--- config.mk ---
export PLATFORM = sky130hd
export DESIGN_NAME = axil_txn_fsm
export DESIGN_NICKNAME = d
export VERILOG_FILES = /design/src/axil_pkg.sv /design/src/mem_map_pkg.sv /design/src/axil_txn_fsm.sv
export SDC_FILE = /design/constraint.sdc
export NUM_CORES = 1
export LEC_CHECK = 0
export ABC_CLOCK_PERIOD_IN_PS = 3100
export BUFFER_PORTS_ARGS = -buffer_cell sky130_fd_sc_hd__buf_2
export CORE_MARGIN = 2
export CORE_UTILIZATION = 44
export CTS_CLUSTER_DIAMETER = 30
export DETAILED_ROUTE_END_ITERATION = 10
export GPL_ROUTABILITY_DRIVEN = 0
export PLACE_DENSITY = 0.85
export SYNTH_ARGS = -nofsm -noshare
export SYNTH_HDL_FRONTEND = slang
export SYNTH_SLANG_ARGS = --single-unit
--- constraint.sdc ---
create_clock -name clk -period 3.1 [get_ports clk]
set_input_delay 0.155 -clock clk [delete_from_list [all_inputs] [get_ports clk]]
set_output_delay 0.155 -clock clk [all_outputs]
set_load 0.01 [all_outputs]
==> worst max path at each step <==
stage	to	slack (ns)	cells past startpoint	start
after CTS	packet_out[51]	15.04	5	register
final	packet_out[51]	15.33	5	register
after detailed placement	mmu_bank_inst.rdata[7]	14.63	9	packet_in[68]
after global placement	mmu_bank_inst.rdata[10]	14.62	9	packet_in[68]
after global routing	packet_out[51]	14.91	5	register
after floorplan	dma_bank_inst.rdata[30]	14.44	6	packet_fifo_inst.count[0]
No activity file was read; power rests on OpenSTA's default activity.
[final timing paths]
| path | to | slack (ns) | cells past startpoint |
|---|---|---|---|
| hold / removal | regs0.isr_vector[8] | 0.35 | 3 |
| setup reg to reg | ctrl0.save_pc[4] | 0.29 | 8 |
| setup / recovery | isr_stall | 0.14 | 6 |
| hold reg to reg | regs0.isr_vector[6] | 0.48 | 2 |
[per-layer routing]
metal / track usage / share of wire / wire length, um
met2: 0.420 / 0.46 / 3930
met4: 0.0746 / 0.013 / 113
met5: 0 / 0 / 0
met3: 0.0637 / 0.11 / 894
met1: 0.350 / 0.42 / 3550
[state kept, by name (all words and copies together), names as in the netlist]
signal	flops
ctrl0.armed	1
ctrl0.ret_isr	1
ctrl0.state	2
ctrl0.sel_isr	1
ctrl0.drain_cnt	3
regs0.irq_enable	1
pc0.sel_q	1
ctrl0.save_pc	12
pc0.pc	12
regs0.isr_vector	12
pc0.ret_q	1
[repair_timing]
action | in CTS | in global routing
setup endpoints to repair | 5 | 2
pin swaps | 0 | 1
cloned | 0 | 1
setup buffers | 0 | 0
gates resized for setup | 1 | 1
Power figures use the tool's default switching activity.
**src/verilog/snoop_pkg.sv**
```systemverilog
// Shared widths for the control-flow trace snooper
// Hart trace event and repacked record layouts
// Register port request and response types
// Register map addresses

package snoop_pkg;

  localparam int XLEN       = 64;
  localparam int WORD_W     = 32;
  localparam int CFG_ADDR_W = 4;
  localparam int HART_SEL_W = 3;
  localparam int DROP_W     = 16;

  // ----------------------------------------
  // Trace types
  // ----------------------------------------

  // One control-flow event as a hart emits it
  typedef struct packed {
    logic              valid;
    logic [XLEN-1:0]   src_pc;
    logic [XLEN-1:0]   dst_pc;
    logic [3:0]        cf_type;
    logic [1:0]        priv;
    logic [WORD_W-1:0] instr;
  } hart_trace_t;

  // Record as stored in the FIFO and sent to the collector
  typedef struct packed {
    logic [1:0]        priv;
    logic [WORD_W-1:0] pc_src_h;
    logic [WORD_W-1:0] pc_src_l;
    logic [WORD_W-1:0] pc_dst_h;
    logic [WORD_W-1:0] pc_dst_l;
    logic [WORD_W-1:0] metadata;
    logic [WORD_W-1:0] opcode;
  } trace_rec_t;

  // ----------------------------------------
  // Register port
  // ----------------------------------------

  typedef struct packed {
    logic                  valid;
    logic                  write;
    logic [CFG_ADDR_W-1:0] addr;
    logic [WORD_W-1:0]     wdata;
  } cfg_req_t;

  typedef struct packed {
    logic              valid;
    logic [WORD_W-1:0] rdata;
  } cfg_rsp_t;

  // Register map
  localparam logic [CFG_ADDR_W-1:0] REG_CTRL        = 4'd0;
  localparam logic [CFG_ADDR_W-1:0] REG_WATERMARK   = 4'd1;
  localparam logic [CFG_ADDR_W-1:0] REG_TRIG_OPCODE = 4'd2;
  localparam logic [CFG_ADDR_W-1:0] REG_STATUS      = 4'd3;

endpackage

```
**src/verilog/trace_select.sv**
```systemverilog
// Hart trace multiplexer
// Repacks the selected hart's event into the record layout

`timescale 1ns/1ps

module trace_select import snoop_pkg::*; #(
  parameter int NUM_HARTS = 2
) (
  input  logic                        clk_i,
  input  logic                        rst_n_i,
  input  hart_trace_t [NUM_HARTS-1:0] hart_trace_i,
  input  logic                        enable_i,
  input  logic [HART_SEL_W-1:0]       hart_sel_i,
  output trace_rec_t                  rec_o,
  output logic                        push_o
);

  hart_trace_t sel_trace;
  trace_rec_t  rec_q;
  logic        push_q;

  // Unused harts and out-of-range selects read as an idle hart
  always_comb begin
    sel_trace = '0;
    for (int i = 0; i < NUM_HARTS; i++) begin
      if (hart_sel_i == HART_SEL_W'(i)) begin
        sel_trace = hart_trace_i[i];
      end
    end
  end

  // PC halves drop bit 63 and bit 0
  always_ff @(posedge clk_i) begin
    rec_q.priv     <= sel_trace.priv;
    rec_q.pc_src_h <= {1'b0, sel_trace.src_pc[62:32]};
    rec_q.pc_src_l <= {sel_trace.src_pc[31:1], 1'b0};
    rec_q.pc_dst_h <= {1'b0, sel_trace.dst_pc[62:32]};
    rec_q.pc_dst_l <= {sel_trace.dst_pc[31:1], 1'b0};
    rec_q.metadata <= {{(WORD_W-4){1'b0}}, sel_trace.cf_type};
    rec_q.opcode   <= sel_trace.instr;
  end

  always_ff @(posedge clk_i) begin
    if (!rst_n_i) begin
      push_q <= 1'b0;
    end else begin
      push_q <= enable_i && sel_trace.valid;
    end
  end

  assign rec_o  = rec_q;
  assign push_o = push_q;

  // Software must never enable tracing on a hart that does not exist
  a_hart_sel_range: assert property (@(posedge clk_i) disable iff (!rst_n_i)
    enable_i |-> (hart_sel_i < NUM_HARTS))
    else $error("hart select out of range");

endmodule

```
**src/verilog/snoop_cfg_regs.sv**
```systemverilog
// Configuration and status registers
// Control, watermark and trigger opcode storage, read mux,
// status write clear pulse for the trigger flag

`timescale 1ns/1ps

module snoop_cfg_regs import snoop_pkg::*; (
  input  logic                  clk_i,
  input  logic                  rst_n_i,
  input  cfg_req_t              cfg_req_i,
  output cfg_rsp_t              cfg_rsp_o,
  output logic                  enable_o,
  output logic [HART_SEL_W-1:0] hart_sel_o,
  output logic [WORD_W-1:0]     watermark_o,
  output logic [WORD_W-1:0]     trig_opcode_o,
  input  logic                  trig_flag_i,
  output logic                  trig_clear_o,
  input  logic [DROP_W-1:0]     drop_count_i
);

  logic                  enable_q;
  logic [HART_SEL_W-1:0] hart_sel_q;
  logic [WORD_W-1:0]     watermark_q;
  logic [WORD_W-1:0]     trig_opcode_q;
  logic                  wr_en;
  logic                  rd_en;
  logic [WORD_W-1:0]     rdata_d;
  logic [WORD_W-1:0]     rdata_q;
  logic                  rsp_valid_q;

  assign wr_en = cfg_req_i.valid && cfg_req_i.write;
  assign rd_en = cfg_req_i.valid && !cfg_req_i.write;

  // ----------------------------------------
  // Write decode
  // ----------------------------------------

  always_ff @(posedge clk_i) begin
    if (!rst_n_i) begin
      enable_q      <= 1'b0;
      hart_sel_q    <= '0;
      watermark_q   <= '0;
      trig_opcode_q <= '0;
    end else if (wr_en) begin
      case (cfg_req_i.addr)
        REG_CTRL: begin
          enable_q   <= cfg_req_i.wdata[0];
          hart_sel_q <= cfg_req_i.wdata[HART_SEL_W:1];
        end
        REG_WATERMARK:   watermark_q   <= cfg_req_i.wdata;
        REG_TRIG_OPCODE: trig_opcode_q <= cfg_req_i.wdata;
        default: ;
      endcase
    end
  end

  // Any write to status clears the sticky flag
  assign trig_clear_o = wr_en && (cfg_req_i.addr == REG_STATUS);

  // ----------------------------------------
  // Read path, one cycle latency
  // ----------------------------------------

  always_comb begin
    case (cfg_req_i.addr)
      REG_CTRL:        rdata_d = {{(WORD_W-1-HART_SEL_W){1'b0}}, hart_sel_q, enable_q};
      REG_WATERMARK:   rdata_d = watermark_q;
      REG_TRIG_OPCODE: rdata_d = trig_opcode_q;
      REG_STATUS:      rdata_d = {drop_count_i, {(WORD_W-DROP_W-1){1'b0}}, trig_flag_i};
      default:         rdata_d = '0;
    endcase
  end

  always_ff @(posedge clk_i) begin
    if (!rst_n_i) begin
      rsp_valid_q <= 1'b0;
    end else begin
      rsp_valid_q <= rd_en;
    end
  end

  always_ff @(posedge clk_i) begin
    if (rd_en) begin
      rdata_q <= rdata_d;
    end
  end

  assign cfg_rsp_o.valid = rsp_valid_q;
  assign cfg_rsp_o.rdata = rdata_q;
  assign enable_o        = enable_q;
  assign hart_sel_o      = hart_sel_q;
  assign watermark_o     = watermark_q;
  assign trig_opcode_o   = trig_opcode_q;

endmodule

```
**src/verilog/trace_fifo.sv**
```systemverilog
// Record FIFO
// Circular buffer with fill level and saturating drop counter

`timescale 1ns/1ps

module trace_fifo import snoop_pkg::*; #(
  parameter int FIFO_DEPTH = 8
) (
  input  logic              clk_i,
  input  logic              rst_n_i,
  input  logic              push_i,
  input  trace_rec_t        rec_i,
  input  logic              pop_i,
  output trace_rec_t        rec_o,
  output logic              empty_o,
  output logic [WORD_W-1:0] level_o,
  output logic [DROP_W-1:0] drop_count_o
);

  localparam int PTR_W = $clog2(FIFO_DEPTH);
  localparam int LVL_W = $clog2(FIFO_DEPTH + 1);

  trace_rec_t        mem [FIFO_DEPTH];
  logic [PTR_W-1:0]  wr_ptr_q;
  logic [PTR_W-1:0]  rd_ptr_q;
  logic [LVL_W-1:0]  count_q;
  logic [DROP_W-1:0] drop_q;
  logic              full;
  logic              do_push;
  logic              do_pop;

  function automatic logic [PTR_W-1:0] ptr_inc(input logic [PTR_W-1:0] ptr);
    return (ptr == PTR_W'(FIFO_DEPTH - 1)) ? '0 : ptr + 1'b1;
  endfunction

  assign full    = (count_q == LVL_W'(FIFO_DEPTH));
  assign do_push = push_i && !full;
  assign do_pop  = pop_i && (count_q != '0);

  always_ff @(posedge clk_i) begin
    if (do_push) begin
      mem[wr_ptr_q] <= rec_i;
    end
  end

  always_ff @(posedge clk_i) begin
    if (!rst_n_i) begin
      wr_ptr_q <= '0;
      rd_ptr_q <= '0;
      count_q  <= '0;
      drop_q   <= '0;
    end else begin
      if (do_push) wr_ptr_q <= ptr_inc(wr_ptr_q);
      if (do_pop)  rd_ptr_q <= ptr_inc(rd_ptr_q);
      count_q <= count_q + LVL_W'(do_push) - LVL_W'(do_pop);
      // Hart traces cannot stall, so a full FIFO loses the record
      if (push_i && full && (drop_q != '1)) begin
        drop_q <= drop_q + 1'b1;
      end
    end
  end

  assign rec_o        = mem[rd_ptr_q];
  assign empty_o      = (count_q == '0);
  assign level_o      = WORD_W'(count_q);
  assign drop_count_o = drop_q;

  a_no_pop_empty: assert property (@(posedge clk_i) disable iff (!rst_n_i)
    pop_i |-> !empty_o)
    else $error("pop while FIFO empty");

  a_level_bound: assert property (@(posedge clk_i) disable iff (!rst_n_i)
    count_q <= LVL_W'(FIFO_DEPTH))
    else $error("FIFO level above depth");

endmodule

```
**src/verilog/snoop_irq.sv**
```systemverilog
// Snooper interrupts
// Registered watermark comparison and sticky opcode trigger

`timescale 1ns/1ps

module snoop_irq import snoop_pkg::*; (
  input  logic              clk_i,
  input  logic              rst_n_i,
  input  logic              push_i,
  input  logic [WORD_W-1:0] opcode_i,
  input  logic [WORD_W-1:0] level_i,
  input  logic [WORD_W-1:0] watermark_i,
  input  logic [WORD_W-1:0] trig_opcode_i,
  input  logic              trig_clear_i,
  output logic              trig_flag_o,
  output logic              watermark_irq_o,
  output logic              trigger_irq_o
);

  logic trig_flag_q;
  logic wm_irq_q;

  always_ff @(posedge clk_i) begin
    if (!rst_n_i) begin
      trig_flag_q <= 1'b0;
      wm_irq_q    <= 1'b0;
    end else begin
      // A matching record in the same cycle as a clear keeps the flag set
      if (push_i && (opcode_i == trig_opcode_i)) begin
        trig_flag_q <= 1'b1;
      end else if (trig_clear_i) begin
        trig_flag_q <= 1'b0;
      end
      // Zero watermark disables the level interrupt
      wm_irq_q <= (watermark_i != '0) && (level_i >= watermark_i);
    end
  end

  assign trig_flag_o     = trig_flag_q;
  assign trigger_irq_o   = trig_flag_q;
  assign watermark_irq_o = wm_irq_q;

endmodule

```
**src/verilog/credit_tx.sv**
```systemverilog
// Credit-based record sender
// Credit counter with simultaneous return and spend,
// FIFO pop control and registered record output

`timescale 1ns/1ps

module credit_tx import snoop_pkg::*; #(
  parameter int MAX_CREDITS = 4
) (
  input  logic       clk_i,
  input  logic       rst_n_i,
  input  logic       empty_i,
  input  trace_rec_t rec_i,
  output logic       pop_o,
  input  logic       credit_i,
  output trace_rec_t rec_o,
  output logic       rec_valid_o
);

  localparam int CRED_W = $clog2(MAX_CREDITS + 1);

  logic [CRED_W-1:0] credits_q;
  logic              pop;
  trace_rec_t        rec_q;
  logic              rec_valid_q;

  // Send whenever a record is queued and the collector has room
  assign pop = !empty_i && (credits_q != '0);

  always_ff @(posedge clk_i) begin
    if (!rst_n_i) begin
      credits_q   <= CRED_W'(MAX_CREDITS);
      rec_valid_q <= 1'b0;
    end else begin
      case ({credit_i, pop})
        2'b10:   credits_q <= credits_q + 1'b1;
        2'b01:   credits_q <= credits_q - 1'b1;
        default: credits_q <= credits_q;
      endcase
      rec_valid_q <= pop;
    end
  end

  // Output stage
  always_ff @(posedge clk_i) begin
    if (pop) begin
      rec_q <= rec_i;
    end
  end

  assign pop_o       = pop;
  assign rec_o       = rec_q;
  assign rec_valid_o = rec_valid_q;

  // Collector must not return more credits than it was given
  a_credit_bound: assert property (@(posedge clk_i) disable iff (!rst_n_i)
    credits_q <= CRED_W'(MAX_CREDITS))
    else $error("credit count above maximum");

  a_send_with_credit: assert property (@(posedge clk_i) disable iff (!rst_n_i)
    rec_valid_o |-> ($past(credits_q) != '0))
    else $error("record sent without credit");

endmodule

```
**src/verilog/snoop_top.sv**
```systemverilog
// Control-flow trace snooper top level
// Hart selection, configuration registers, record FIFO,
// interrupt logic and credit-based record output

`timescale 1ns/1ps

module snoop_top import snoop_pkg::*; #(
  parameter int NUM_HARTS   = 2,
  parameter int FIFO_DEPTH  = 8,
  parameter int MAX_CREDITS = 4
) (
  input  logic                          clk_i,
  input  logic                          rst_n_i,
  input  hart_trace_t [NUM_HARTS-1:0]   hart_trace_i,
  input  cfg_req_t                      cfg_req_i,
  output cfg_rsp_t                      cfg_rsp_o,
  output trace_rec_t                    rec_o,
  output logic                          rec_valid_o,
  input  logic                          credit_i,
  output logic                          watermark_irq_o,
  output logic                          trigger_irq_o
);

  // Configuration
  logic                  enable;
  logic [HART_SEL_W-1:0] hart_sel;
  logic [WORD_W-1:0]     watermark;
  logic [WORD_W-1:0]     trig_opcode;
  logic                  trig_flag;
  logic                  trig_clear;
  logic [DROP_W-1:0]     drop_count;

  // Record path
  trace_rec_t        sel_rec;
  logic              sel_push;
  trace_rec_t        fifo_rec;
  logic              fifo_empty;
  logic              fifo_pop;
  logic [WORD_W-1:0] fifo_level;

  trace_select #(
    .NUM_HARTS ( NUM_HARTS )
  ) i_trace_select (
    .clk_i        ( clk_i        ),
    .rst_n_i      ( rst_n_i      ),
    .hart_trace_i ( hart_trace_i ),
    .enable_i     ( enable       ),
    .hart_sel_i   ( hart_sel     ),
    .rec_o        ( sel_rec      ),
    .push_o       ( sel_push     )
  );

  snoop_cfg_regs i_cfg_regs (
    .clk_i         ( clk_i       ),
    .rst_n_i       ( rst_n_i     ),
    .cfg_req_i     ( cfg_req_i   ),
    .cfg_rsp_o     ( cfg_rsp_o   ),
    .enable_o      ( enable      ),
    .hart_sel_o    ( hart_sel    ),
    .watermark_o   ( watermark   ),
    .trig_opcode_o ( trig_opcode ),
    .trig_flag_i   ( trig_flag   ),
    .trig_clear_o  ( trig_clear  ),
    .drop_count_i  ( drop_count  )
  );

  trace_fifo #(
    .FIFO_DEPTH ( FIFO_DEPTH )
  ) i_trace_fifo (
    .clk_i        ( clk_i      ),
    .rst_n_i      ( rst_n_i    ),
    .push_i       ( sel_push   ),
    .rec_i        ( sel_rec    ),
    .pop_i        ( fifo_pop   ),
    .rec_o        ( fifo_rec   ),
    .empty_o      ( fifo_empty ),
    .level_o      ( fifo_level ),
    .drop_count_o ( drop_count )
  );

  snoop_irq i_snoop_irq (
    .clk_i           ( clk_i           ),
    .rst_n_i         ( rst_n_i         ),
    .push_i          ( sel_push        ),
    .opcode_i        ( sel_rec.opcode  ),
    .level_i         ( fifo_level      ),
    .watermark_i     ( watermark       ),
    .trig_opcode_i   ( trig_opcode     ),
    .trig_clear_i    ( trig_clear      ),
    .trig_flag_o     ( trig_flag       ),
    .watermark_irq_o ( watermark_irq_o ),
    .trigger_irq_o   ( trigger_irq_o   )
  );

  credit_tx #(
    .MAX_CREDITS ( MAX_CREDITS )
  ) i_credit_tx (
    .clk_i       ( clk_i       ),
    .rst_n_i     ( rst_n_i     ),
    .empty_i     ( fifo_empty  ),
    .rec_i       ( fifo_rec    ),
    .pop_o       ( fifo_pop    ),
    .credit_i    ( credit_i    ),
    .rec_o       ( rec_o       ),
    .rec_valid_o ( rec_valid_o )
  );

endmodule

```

————————

*WHAT YOU ARE ASKED TO DO:* Reproduce every line of the entries above, unchanged, from the very first one down to and including the line containing "export LEC_CHECK = 0".

*RESULT OF THIS TASK:*
--- config.mk ---
export PLATFORM = sky130hd
export DESIGN_NAME = axil_txn_fsm
export DESIGN_NICKNAME = d
export VERILOG_FILES = /design/src/axil_pkg.sv /design/src/mem_map_pkg.sv /design/src/axil_txn_fsm.sv
export SDC_FILE = /design/constraint.sdc
export NUM_CORES = 1
export LEC_CHECK = 0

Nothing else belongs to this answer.